On October 30, the American Civil Liberties Union in Nashville is hosting a Students Rights Conference for “high school students to talk and learn about student rights in schools and in the community.” The topics listed on their flyer include:
Freedom of Expression: Students’ rights related to speech, press, dress, the internet and texting.
Street Law: Students’ rights and responsibilities related to the police, the courts, and racial profiling.
Plus: experts on LGBT issues, privacy rights and religious freedom in schools.
Building this level of student awareness and capacity around their rights is core to the creation of more student-centered schools. And yet, I wonder how much schools themselves, specifically at the building level, know about student rights. For that matter, how much do parents and communities know about student rights? As someone who works for a youth organization, how much do I know about student rights? (Not much for my part I’m afraid.)
Perhaps even more critically, what are their rights beyond those explicitly defined by the Constitution? What about those rights more akin to concepts like dignity, respect, and the like? These are often the most nebulous of concepts and yet most of us agree they are most critical to healthy development and safe school environments.
Assuming we all agree that dignity and respect have their place in schools, how do we articulate what they mean as rights and how in the world do we enforce them as a practice? For that matter, how are student rights like dignity systematically communicated, trained, and made a part of the school operations and climate? Whose job is it to enforce and advocate and be a watchdog for the human and constitutional rights of students every day and in every school? What, if any, are the real consequences if student rights (particularly those that are not explicitly Constitutional) are violated?

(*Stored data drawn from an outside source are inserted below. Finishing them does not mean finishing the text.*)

Background: an optimization exercise with open tools, aiming at small area, a short achievable clock period and few clock cycles. Do not read the settings as production practice.
Function was checked by simulation only, so behaviour that the tests miss may differ from the original.
Power and IR drop assume default switching activity.

==> design/flow/design.v <==
`default_nettype none
module battery_level_estimator (
  input  wire logic        clk,
  input  wire logic        rst_n,
  input  wire logic        in_valid,
  output logic             in_ready,
  input  wire logic [11:0] in_raw_sample,
  input  wire logic        in_sample_ok,
  output logic             out_valid,
  input  wire logic        out_ready,
  output logic [13:0]      out_filtered_mv,
  output logic [13:0]      out_cell_mv,
  output logic [11:0]      out_average_raw,
  output logic [6:0]       out_charge_percent,
  output logic             out_status,
  input  wire logic        cfg_we,
  input  wire logic [2:0]  cfg_index,
  input  wire logic [11:0] cfg_wdata
);
  localparam logic [2:0] S_IDLE = 3'd0, S_AVG = 3'd1, S_MUL = 3'd2, S_SCALE = 3'd3,
                         S_DEN = 3'd4, S_PREP = 3'd5, S_EMA = 3'd6;
  logic [3:0]  lenm1_r, lenm1_n;
  logic [11:0] fs_r;
  logic [2:0]  num_r, den_r;
  logic [4:0]  ema_r;
  logic [13:0] fs3_r;
  logic [4:0]  den3_r;
  logic [6:0]  ema3_r;
  always_comb begin
    lenm1_n = lenm1_r;
    if (cfg_we && cfg_index == 3'd0) begin
      if (cfg_wdata[4:0] == 5'd0) lenm1_n = 4'd0;
      else if (cfg_wdata[4] && cfg_wdata[3:0] != 4'd0) lenm1_n = 4'd15;
      else lenm1_n = 4'(cfg_wdata[4:0] - 5'd1);
    end
  end
  always_ff @(posedge clk) begin
    if (!rst_n) begin
      lenm1_r <= 4'd15;
      fs_r <= 12'd2450;
      num_r <= 3'd2;
      den_r <= 3'd1;
      ema_r <= 5'd4;
    end else begin
      lenm1_r <= lenm1_n;
      if (cfg_we) begin
        case (cfg_index)
          3'd1: fs_r <= cfg_wdata;
          3'd2: num_r <= cfg_wdata[2:0];
          3'd3: den_r <= (cfg_wdata[2:0] == 3'd0) ? 3'd1 : cfg_wdata[2:0];
          3'd4: ema_r <= (cfg_wdata[4:0] == 5'd0) ? 5'd1 : cfg_wdata[4:0];
          default: ;
        endcase
      end
    end
    fs3_r <= {2'd0, fs_r} + {1'b0, fs_r, 1'b0};
    den3_r <= {2'd0, den_r} + {1'b0, den_r, 1'b0};
    ema3_r <= {2'd0, ema_r} + {1'b0, ema_r, 1'b0};
  end
  logic [3:0]  pos_r, pos_n;
  logic [15:0] sum_r, sum_add;
  logic [4:0]  cnt_r, cnt_add;
  logic [5:0]  cnt3_r, cnt3_add;
  logic        last_r, efree_r, accept, load;
  assign in_ready = ~last_r | efree_r;
  assign accept = in_valid & in_ready;
  assign load = accept & last_r;
  assign sum_add = sum_r + (in_sample_ok ? {4'd0, in_raw_sample} : 16'd0);
  assign cnt_add = cnt_r + {4'd0, in_sample_ok};
  assign cnt3_add = cnt3_r + (in_sample_ok ? 6'd3 : 6'd0);
  always_comb begin
    pos_n = pos_r;
    if (accept) pos_n = last_r ? 4'd0 : pos_r + 4'd1;
  end
  always_ff @(posedge clk) begin
    if (!rst_n) begin
      pos_r <= 4'd0;
      sum_r <= 16'd0;
      cnt_r <= 5'd0;
      cnt3_r <= 6'd0;
      last_r <= 1'b0;
    end else begin
      pos_r <= pos_n;
      last_r <= (pos_n == lenm1_n);
      if (accept) begin
        sum_r <= last_r ? 16'd0 : sum_add;
        cnt_r <= last_r ? 5'd0 : cnt_add;
        cnt3_r <= last_r ? 6'd0 : cnt3_add;
      end
    end
  end
  logic [2:0]  st_r, st_n;
  logic [1:0]  cyc_r, cyc_n;
  logic [11:0] R_r, R_n;
  logic [15:0] Q_r, Q_n;
  logic [4:0]  n_r, n_n;
  logic [5:0]  n3_r, n3_n;
  logic        neg_r, neg_n;
  logic [13:0] o_filt, o_cell;
  logic [11:0] o_avg;
  logic [6:0]  o_pct;
  logic        o_status, o_valid;
  logic        p1_r, p2_r;
  logic [3:0]  pk_r;
  logic [8:0]  px_r;
  logic        own_ok, empty;
  logic        wr_avg, wr_cell, wr_filt, pct_go;
  logic [11:0] avg_d;
  logic [13:0] cell_d, filt_d;
  function automatic [8:0] div4_step(input [6:0] t, input [6:0] d1, input [6:0] d2,
                                     input [6:0] d3);
    logic [7:0] s1, s2, s3;
    s1 = {1'b0, t} - {1'b0, d1};
    s2 = {1'b0, t} - {1'b0, d2};
    s3 = {1'b0, t} - {1'b0, d3};
    if (!s3[7]) div4_step = {2'd3, s3[6:0]};
    else if (!s2[7]) div4_step = {2'd2, s2[6:0]};
    else if (!s1[7]) div4_step = {2'd1, s1[6:0]};
    else div4_step = {2'd0, t};
  endfunction
  logic [6:0]  ar;  logic [11:0] aq;
  logic [11:0] mp;  logic [11:0] mq;  logic [13:0] ms;  logic [13:0] madd;
  logic [6:0]  dr;  logic [15:0] dq;
  logic [6:0]  er;  logic [13:0] eq;
  logic [8:0]  stp;
  logic        sc_c;
  logic [14:0] sc_x;
  logic [13:0] cell_v;
  logic [14:0] diff;
  assign own_ok = ~p1_r & ~p2_r & (~o_valid | out_ready);
  assign empty = (n_r == 5'd0);
  always_comb begin
    st_n = st_r;
    cyc_n = cyc_r;
    R_n = R_r;
    Q_n = Q_r;
    n_n = n_r;
    n3_n = n3_r;
    neg_n = neg_r;
    wr_avg = 1'b0;
    wr_cell = 1'b0;
    wr_filt = 1'b0;
    pct_go = 1'b0;
    avg_d = 12'd0;
    cell_d = 14'd0;
    filt_d = 14'd0;
    ar = '0; aq = '0;
    mp = '0; mq = '0; ms = '0; madd = '0;
    dr = '0; dq = '0;
    er = '0; eq = '0;
    stp = '0;
    sc_c = 1'b0; sc_x = '0;
    cell_v = '0; diff = '0;
    case (st_r)
      S_AVG: begin
        ar = {3'd0, R_r[3:0]};
        aq = Q_r[11:0];
        for (int i = 0; i < 2; i++) begin
          stp = div4_step({ar[4:0], aq[11:10]}, {2'd0, n_r}, {1'b0, n_r, 1'b0}, {1'b0, n3_r});
          ar = stp[6:0];
          aq = {aq[9:0], stp[8:7]};
        end
        if (cyc_r == 2'd2) begin
          if (own_ok) begin
            wr_avg = 1'b1;
            avg_d = empty ? 12'd0 : aq;
            if (empty) begin
              wr_cell = 1'b1;
              pct_go = 1'b1;
              st_n = S_IDLE;
            end else begin
              st_n = S_MUL;
              cyc_n = 2'd0;
              R_n = 12'd0;
              Q_n = {4'd0, aq};
            end
          end
        end else begin
          R_n = {8'd0, ar[3:0]};
          Q_n = {4'd0, aq};
          cyc_n = cyc_r + 2'd1;
        end
      end
      S_MUL: begin
        mp = R_r;
        mq = Q_r[11:0];
        for (int i = 0; i < 2; i++) begin
          case (mq[1:0])
            2'd0: madd = 14'd0;
            2'd1: madd = {2'd0, fs_r};
            2'd2: madd = {1'b0, fs_r, 1'b0};
            default: madd = fs3_r;
          endcase
          ms = {2'd0, mp} + madd;
          mq = {ms[1:0], mq[11:2]};
          mp = ms[13:2];
        end
        R_n = mp;
        Q_n = {4'd0, mq};
        cyc_n = cyc_r + 2'd1;
        if (cyc_r == 2'd2) begin
          st_n = S_SCALE;
          cyc_n = 2'd0;
        end
      end
      S_SCALE: begin
        sc_c = ({1'b0, Q_r[11:0]} + {1'b0, R_r}) >= 13'd4095;
        sc_x = ({3'd0, R_r} & {15{num_r[0]}}) + ({2'd0, R_r, 1'b0} & {15{num_r[1]}})
             + ({1'b0, R_r, 2'b0} & {15{num_r[2]}}) + (sc_c ? {12'd0, num_r} : 15'd0);
        Q_n = {1'b0, sc_x};
        R_n = 12'd0;
        st_n = S_DEN;
        cyc_n = 2'd0;
      end
      S_DEN: begin
        dr = {4'd0, R_r[2:0]};
        dq = Q_r;
        for (int i = 0; i < 2; i++) begin
          stp = div4_step({dr[4:0], dq[15:14]}, {4'd0, den_r}, {3'd0, den_r, 1'b0}, {2'd0, den3_r});
          dr = stp[6:0];
          dq = {dq[13:0], stp[8:7]};
        end
        R_n = {9'd0, dr[2:0]};
        Q_n = dq;
        cyc_n = cyc_r + 2'd1;
        if (cyc_r == 2'd3) begin
          st_n = S_PREP;
          cyc_n = 2'd0;
        end
      end
      S_PREP: begin
        cell_v = (Q_r[15:14] != 2'd0) ? 14'd16383 : Q_r[13:0];
        wr_cell = 1'b1;
        cell_d = cell_v;
        if (o_filt == 14'd0) begin
          wr_filt = 1'b1;
          filt_d = cell_v;
          pct_go = 1'b1;
          st_n = S_IDLE;
        end else begin
          diff = {1'b0, cell_v} - {1'b0, o_filt};
          neg_n = diff[14];
          Q_n = {2'd0, diff[14] ? 14'(-diff) : diff[13:0]};
          R_n = 12'd0;
          st_n = S_EMA;
          cyc_n = 2'd0;
        end
      end
      S_EMA: begin
        er = {2'd0, R_r[4:0]};
        eq = Q_r[13:0];
        stp = div4_step({er[4:0], eq[13:12]}, {2'd0, ema_r}, {1'b0, ema_r, 1'b0}, ema3_r);
        er = stp[6:0];
        eq = {eq[11:0], stp[8:7]};
        if (cyc_r != 2'd3) begin
          stp = div4_step({er[4:0], eq[13:12]}, {2'd0, ema_r}, {1'b0, ema_r, 1'b0}, ema3_r);
          er = stp[6:0];
          eq = {eq[11:0], stp[8:7]};
        end
        R_n = {7'd0, er[4:0]};
        Q_n = {2'd0, eq};
        cyc_n = cyc_r + 2'd1;
        if (cyc_r == 2'd3) begin
          wr_filt = 1'b1;
          filt_d = neg_r ? (o_filt - eq) : (o_filt + eq);
          pct_go = 1'b1;
          st_n = S_IDLE;
        end
      end
      default: ;
    endcase
    if (load) begin
      st_n = S_AVG;
      cyc_n = 2'd0;
      R_n = {8'd0, sum_add[15:12]};
      Q_n = {4'd0, sum_add[11:0]};
      n_n = cnt_add;
      n3_n = cnt3_add;
    end
  end
  always_ff @(posedge clk) begin
    if (!rst_n) begin
      st_r <= S_IDLE;
      cyc_r <= 2'd0;
      efree_r <= 1'b1;
    end else begin
      st_r <= st_n;
      cyc_r <= cyc_n;
      efree_r <= (st_n == S_IDLE) || (st_n == S_EMA && cyc_n == 2'd3);
    end
    R_r <= R_n;
    Q_r <= Q_n;
    n_r <= n_n;
    n3_r <= n3_n;
    neg_r <= neg_n;
  end
  logic [3:0]  seg;
  logic [8:0]  segx;
  logic [12:0] segmv;
  logic [6:0]  pbase;
  logic [9:0]  pa, pb, py;
  logic        psub;
  logic [2:0]  pr;
  function automatic [12:0] knee_mv(input [3:0] k);
    case (k)
      4'd0: knee_mv = 13'd4200;  4'd1: knee_mv = 13'd4100;  4'd2: knee_mv = 13'd4000;
      4'd3: knee_mv = 13'd3950;  4'd4: knee_mv = 13'd3900;  4'd5: knee_mv = 13'd3850;
      4'd6: knee_mv = 13'd3800;  4'd7: knee_mv = 13'd3750;  4'd8: knee_mv = 13'd3700;
      4'd9: knee_mv = 13'd3650;  4'd10: knee_mv = 13'd3600; 4'd11: knee_mv = 13'd3550;
      4'd12: knee_mv = 13'd3500; 4'd13: knee_mv = 13'd3400; 4'd14: knee_mv = 13'd3300;
      default: knee_mv = 13'd3000;
    endcase
  endfunction
  always_comb begin
    seg = 4'd15;
    for (int k = 14; k >= 1; k--) begin
      if (o_filt >= 14'(knee_mv(4'(k)))) seg = 4'(k);
    end
    segmv = knee_mv(seg);
    segx = o_filt[8:0] - segmv[8:0];
    if (o_filt == 14'd0 || o_filt >= 14'd4200) begin
      seg = 4'd0;
      segx = 9'd0;
    end else if (o_filt < 14'd3000) begin
      segx = 9'd0;
    end
  end
  always_comb begin
    pa = 10'd0;
    pb = 10'd0;
    psub = 1'b0;
    case (pk_r)
      4'd1: begin pbase = 7'd92; pa = {px_r[6:0], 3'd0}; end                                  
      4'd2: begin pbase = 7'd85; pa = {px_r[6:0], 3'd0}; pb = {3'd0, px_r[6:0]}; psub = 1'b1; end  
      4'd3: begin pbase = 7'd78; pa = {px_r[5:0], 4'd0}; pb = {2'd0, px_r[6:0], 1'b0}; psub = 1'b1; end  
      4'd4: begin pbase = 7'd70; pa = {px_r[5:0], 4'd0}; end                                  
      4'd5: begin pbase = 7'd62; pa = {px_r[5:0], 4'd0}; end
      4'd6: begin pbase = 7'd55; pa = {px_r[5:0], 4'd0}; pb = {2'd0, px_r[6:0], 1'b0}; psub = 1'b1; end
      4'd7: begin pbase = 7'd48; pa = {px_r[5:0], 4'd0}; pb = {2'd0, px_r[6:0], 1'b0}; psub = 1'b1; end
      4'd8: begin pbase = 7'd42; pa = {px_r[6:0], 3'd0}; pb = {1'b0, px_r[6:0], 2'd0}; end      
      4'd9: begin pbase = 7'd35; pa = {px_r[5:0], 4'd0}; pb = {2'd0, px_r[6:0], 1'b0}; psub = 1'b1; end
      4'd10: begin pbase = 7'd28; pa = {px_r[5:0], 4'd0}; pb = {2'd0, px_r[6:0], 1'b0}; psub = 1'b1; end
      4'd11: begin pbase = 7'd20; pa = {px_r[5:0], 4'd0}; end
      4'd12: begin pbase = 7'd14; pa = {px_r[6:0], 3'd0}; pb = {1'b0, px_r[6:0], 2'd0}; end
      4'd13: begin pbase = 7'd8; pa = {1'b0, px_r[6:0], 2'd0}; pb = {2'd0, px_r[6:0], 1'b0}; end  
      4'd14: begin pbase = 7'd4; pa = {1'b0, px_r[6:0], 2'd0}; end                             
      4'd15: pbase = 7'd0;
      default: pbase = 7'd100;
    endcase
    py = psub ? (pa - pb) : (pa + pb);
    if (pk_r == 4'd15)
      pr = (px_r >= 9'd225) ? 3'd3 : (px_r >= 9'd150) ? 3'd2 : (px_r >= 9'd75) ? 3'd1 : 3'd0;
    else
      pr = (py >= 10'd700) ? 3'd7 : (py >= 10'd600) ? 3'd6 : (py >= 10'd500) ? 3'd5 :
           (py >= 10'd400) ? 3'd4 : (py >= 10'd300) ? 3'd3 : (py >= 10'd200) ? 3'd2 :
           (py >= 10'd100) ? 3'd1 : 3'd0;
  end
  always_ff @(posedge clk) begin
    if (!rst_n) begin
      o_valid <= 1'b0;
      o_filt <= 14'd0;
      p1_r <= 1'b0;
      p2_r <= 1'b0;
    end else begin
      o_valid <= (o_valid & ~out_ready) | p2_r;
      p1_r <= pct_go;
      p2_r <= p1_r;
      if (wr_filt) o_filt <= filt_d;
    end
    if (wr_avg) begin
      o_avg <= avg_d;
      o_status <= empty;
    end
    if (wr_cell) o_cell <= cell_d;
    if (p1_r) begin
      pk_r <= seg;
      px_r <= segx;
    end
    if (p2_r) o_pct <= pbase + {4'd0, pr};
  end
  assign out_valid = o_valid;
  assign out_filtered_mv = o_filt;
  assign out_cell_mv = o_cell;
  assign out_average_raw = o_avg;
  assign out_charge_percent = o_pct;
  assign out_status = o_status;
endmodule
`default_nettype wire
==> design/flow/run.sh <==
#!/bin/bash
# synth_recipe.tcl (not shown) runs the flow's synth.tcl, then flattens the netlist and writes it again
# the make line also repeats each setting of config.mk as NAME=value (left out here)
make -C /OpenROAD-flow-scripts/flow DESIGN_CONFIG=/design/flow/config.mk WORK_HOME=/design/flow/orfs CLKGATE_MAP_FILE= SYNTH_SCRIPT=/design/flow/synth_recipe.tcl finish
==> design/flow/config.mk <==
export PLATFORM = sky130hd
export DESIGN_NAME = battery_level_estimator
export DESIGN_NICKNAME = battery_level_estimator
export VERILOG_FILES = /design/flow/design.v
export SDC_FILE = /design/flow/constraint.sdc
export NUM_CORES = 4
export LEC_CHECK = 0
export CAP_MARGIN = 20
export CORE_MARGIN = 2
export CORE_UTILIZATION = 40
export SLEW_MARGIN = 20
==> design/flow/constraint.sdc <==
create_clock -name core_clock -period 10.0 [get_ports {clk}]
set_input_delay 2.0000 -clock core_clock [delete_from_list [all_inputs] [get_ports {clk}]]
set_output_delay 2.0000 -clock core_clock [all_outputs]
set_load 0.01 [all_outputs]
==> impl_metrics.sql, run 1 <==
INSERT INTO impl_metrics (metric_group, metric, value, unit) VALUES
('grt', 'antenna_found_initial', '1', ''),
('sta', 'tns', '0', 'ps'),
('final_layout', 'utilization', '44.3', '%'),
('final_layout', 'antenna_cells_inserted', '0', ''),
('critical_path', 'worst_ep_arrival_time', '8110', 'ps'),
('placement', 'dpl_cell_area', '0.0221', 'mm²'),
('clock_network', 'clock-root-buffer', 'clkbuf_16', ''),
('detailed_routing', 'route.antenna.remaining_nets', '0', ''),
('synth', 'synthArstFlopShare', '0', '%'),
('synth', 'syn-num-nets', '2871', ''),
('critical_path', 'slowest_stage', 'nor3_1', ''),
('critical_path', 'startpoint', 'Q_r[13]', ''),
('final_layout', 'stdcell_count', '3274', ''),
('critical_path', 'critical_path.endpoint_type', 'register', ''),
('clock_network', 'cts.clk_slew.worst_paths', '80', 'ps'),
('sta', 'max_freq', '129', 'MHz'),
('critical_path', 'critical_path.startpoint_type', 'register', ''),
('synth', 'ys_seq_area_share', '22.6', '%'),
('critical_path', 'reg2reg_slack', '2240', 'ps'),
('power', 'irDropWorstVdd', '0.0876', 'mV'),
('placement', 'place.gp.congestion', '0.952', ''),
('clock_network', 'cts_hold_buf', '0', ''),
('sta', 'setup_viol', '0', ''),
('status', 'run_status', 'complete, no violations', ''),
('min_path', 'worstHoldPathType', 'register to register', ''),
('detailed_routing', 'number_of_iterations_in_the_first_detailed_routing_pass', '8', ''),
('clock_network', 'clock_latency', '510', 'ps'),
('placement', 'detailedPlacementHpwl', '52000', 'µm'),
('detailed_routing', 'remaining_drc_errors', '0', ''),
('clock_network', 'post_cts_buffers', '0', ''),
('min_path', 'hold_path.startpoint', 'cnt3_r[0]', ''),
('grt', 'global_route.usage.total', '25.4', '%'),
('detailed_routing', 'drt_wl_total', '67100', 'µm'),
('sta', 'fin_skew', '18.0', 'ps'),
('synth', 'ys_types', '98', ''),
('sta', 'worst_pin_slew', '1190', 'ps'),
('synth', 'post_synth.cell_area_avg', '8.07', 'µm²'),
('die', 'placementRows', '83', ''),
('grt', 'grt_pass1_wl', '105000', 'µm'),
('clock_network', 'max-clock-path-buffers', '2', ''),
('sta', 'final.min_clock_period', '7760', 'ps'),
('sta', 'post-route-period-util', '77.6', '%'),
('final_layout', 'syn_to_final_growth', '10.2', '%'),
('placement', 'numPlacedInstances', '3242', ''),
('grt', 'grt_overflow_total', '0', ''),
('detailed_routing', 'post_drt_wl_per_cell', '20.5', 'µm'),
('clock_network', 'clock_tree_from_tritoncts', 'built', ''),
('final_layout', 'finalNetCount', '2903', ''),
('power', 'power_density', '98.7', 'mW/mm²'),
('clock_network', 'cts_resized', '0', ''),
('placement', 'io_buffer_count', '82', ''),
('die', 'die_width', '231', 'µm'),
('die', 'design.portCount', '83', ''),
('die', 'core_area', '0.0511', 'mm²'),
('synth', 'post_synthesis_instance_total', '2549', ''),
('detailed_routing', 'dr.first_iter.drc_count', '1558', ''),
('synth', 'synth.yosys.warnings', '1', ''),
('sta', 'whs', '456', 'ps'),
('sta', 'final_hold_viol_count', '0', ''),
('die', 'die_area', '0.0532', 'mm²'),
('critical_path', 'crit-reg2reg-launch', 'Q_r[13]', ''),
('detailed_routing', 'routed_via_density', '5.86', ''),
('synth', 'ys_seq_elements', '195', ''),
('clock_network', 'numCtsBuffers', '17', ''),
('die', 'initial_utilization', '40.2', '%'),
('critical_path', 'wp_data_required', '10360', 'ps'),
('synth', 'edff_count_synth', '75', ''),
('synth', 'synthesis.area', '0.0206', 'mm²'),
('die', 'chipHeight', '231', 'µm'),
('sta', 'grt_setup_unrepaired', 'no', ''),
('final_layout', 'layout-drive-gt1-share', '4.78', '%'),
('power', 'power.leakage', '9.59', 'nW'),
('grt', 'grt_pass1_vias', '18600', ''),
('critical_path', 'largest_fanout_on_the_critical_path', '11', ''),
('synth', 'ys.flop_type', 'dfxtp_1', ''),
('clock_network', 'clock_sinks', '195', ''),
('critical_path', 'path_class', 'register to register', ''),
('sta', 'slew_violations', '0', ''),
('flow_run', 'cap_violations', '0', ''),
('grt', 'grt_start_max_net_pins', '38', ''),
('detailed_routing', 'via_count', '19200', ''),
('sta', 'slew_headroom', '18.4', '%'),
('clock_network', 'h-tree-depth', '4', ''),
('final_layout', 'final_area', '0.0227', 'mm²'),
('critical_path', 'cp_slowest_stage_delay', '690', 'ps');
==> cells in the mapped netlist, types with 9 or more instances <==
cell	count	area, µm²
nand2_1	230	863
buf_1	9	33.8
a22oi_1	21	158
clkbuf_1	74	278
nor3_1	50	250
a21oi_1	225	1130
or3_1	20	125
nor2_1	250	938
o211ai_1	23	173
a211oi_1	21	158
nand3_1	58	290
fa_1	43	861
buf_2	11	55.1
o21bai_1	15	113
o21a_1	21	158
a221oi_1	12	105
xor2_1	62	543
dfxtp_1	120	2400
mux2i_1	52	521
a211o_1	10	87.6
xnor2_1	101	885
nand3b_1	12	90.1
mux2_2	14	158
o21ai_0	129	646
edfxtp_1	75	2250
and2_1	41	257
o22ai_1	29	181
a22o_1	22	193
nand2b_1	31	194
and3_1	13	81.3
o31ai_1	16	120
a31oi_1	21	131
ha_1	246	3080
inv_1	179	672
a21o_1	53	398
a21boi_0	14	105
or2_2	16	100
nor2b_1	51	319
==> cell families (layout without fill, tap and decap cells) <==
kind of cell	count (synthesis)	after routing	share of synthesized area, %
DFF	195	195	22.6
and+or+nand+nor	820	820	19.0
buffers and inverters	276	321	5.12
adders and majority gates	290	290	19.2
AOI/OAI and AO/OA	737	737	23.7
xor gates and xnor gates	164	164	7.02
muxes	67	67	3.37
==> power by group <==
part           leakage (nW)  switching [mW]  internal, mW
combinational          7.64           0.374         0.260
clock                 0.292           0.347         0.379
sequential             1.66          0.0324         0.843
total                  9.59           0.753          1.48
==> worst paths after layout <==
check / to / cells after the start
max reg2reg: o_filt[11] / 30
max: o_filt[11] / 30
min: cnt3_r[0] / 2
min reg2reg: cnt3_r[0] / 2
==> state kept, by name, summed over array words and instances (netlist names), 4 cells and up <==
name,flops
o_avg,12
pos_r,4
cnt_r,5
o_pct,7
ema3_r,7
px_r,9
n_r,5
fs_r,12
cnt3_r,6
n3_r,6
R_r,12
den3_r,5
lenm1_r,4
pk_r,4
Q_r,16
o_filt,14
fs3_r,14
o_cell,14
sum_r,16
ema_r,5
==> final cells by class <==
| type | instances | area [µm²] |
|---|---|---|
| Timing Repair Buffer | 108 | 1020 |
| Inverter | 181 | 679 |
| Tap cell | 680 | 851 |
| Sequential cell | 195 | 4650 |
| Fill cell | 5192 | 28400 |
| Clock inverter | 7 | 55.1 |
| Multi-Input combinational cell | 2078 | 14900 |
| Clock buffer | 25 | 539 |
==> metal layers <==
layer  part of all wire, %  global-route usage (%)  up-vias
li1                      -                       -     9241
met1                    44                    32.7     9146
met2                    47                    42.1      652
met3                   6.3                    4.32      136
met4                   3.5                    10.4        2
met5                 0.019                       0        -
==> worst max-delay path, delay by kind of cell (launching register included) <==
kind	cells	cell delay, ps
buf+inv	4	440
compound gates	13	3550
mux	1	300
fa+ha+maj	5	1470
simple gates	6	1240
xor+xnor	1	160
flops	1	470
==> per-stage QoR <==
step	setup slack [ps]	total power [mW]
detailed placement	2300	1.51
global route	1540	2.35
floorplan	3580	1.34
CTS	2250	2.24
global placement	2500	1.51
finish	2240	2.24
==> layout by cell type (no fill, tap or decap), types with 41 or more instances in the layout <==
cell type	n
nor2_1	250
ha_1	246
nand2_1	230
a21oi_1	225
inv_1	179
o21ai_0	129
dfxtp_1	120
xnor2_1	101
clkdlybuf4s50_1	82
edfxtp_1	75
xor2_1	62
nand3_1	58
a21o_1	53
mux2i_1	52
nor2b_1	51
nor3_1	49
fa_1	43
and2_1	41
Testbench counts, summed over its fixed seeds: cycles 11,668.
==> inputs of run 2 (changes only) <==
--- a/design/flow/config.mk
+++ b/design/flow/config.mk
@@ -9,3 +9,4 @@
 export CORE_MARGIN = 2
 export CORE_UTILIZATION = 40
+export SETUP_SLACK_MARGIN = 5
 export SLEW_MARGIN = 20
==> run 2 against run 1 <==
Against the previous run: still clean on timing, DRC and antenna; clock power decreased by 1%; via count increased by 5.9%; critical endpoint is now o_filt[10]; non-clock buffer count increased by 151; design area increased by 12%; synthesized area unchanged; total power increased by 4.8%; critical path type unchanged.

I sincerely don’t know the answers to these questions, and I struggle to be an effective advocate for and with young people due to this lack of clarity.
For instance, have my rights been violated if:
- I am a student who successfully matriculates to the fourth grade and I am reading at a kindergarten level?
- I am a middle or high school student who aspires to go to college and am refused the guidance/support to do so, or perhaps am told by my teacher I will be pregnant or in prison before I can get to college?
- I am a student with intellectual disabilities and I have no access to school-based athletics, music, theater or other extracurricular activities offered to those without intellectual disabilities?
- I am a victim of tear gas, choking and burning, in my school hallway because my School Resource Officer dropped a canister to break up a small fight between two of my classmates?
- I am gay and my teacher openly allows the use of “gay” as a derogatory term and a put-down in the classroom, occasionally even using it himself?
- I am a ninth grader who signed up for my high school classes with my mother during middle school and I am given none of those classes and actually spend the first months of high school without a complete schedule, without books, and falling further and further behind and closer and closer to “the cracks”?
- I am allowed to play cards in the back of my high school Math class for an entire semester because it is deemed I have learned enough to pass state tests?
I simply do not know where the line between bad practice and a violation of rights resides. I believe we need to clarify that line.
With no clear student rights, there can be no accountability. With no accountability, there is no way to build the collective and there is no target for positive change. If we are as a nation looking toward a new day and age in public education, where is this discussion (with students) of student rights in our national campaign to reform our schools?
Importantly, with defined rights also comes responsibility. So, on the flip side, where is the discussion (again with students) of student responsibilities in schools? What are the explicit, active roles students play in creating a positive school environment (and “staying out of trouble” and “passing” classes are not sufficient)? Are there any? Do they know it? Have they been trained and prepared with the skills and processes to carry them out effectively?
If we ever want to stop bullying, for example, it will only be through the power of students to take on this issue with a clear understanding of their rights and responsibilities. As long as student safety, for instance, is someone else’s (an adult’s) responsibility, students will not see or understand their role as a solution to a problem that they very clearly know exists. There simply will never be enough adult leaders with enough ubiquity to match the reach and impact of peer-to-peer relationships among students. To secure the true dignity and respect of all students in schools (and all adults for that matter), we need to articulate what this means and share the responsibility for living it every day.
Students need to understand their rights and responsibilities. The entire education community needs to understand student rights and responsibilities. Together, we need to hold each other accountable for these rights and responsibilities.
If a tree falls in the woods and no one is there to hear it, does it make a sound? If no one is watching and no one is listening to the rights of students, do they exist?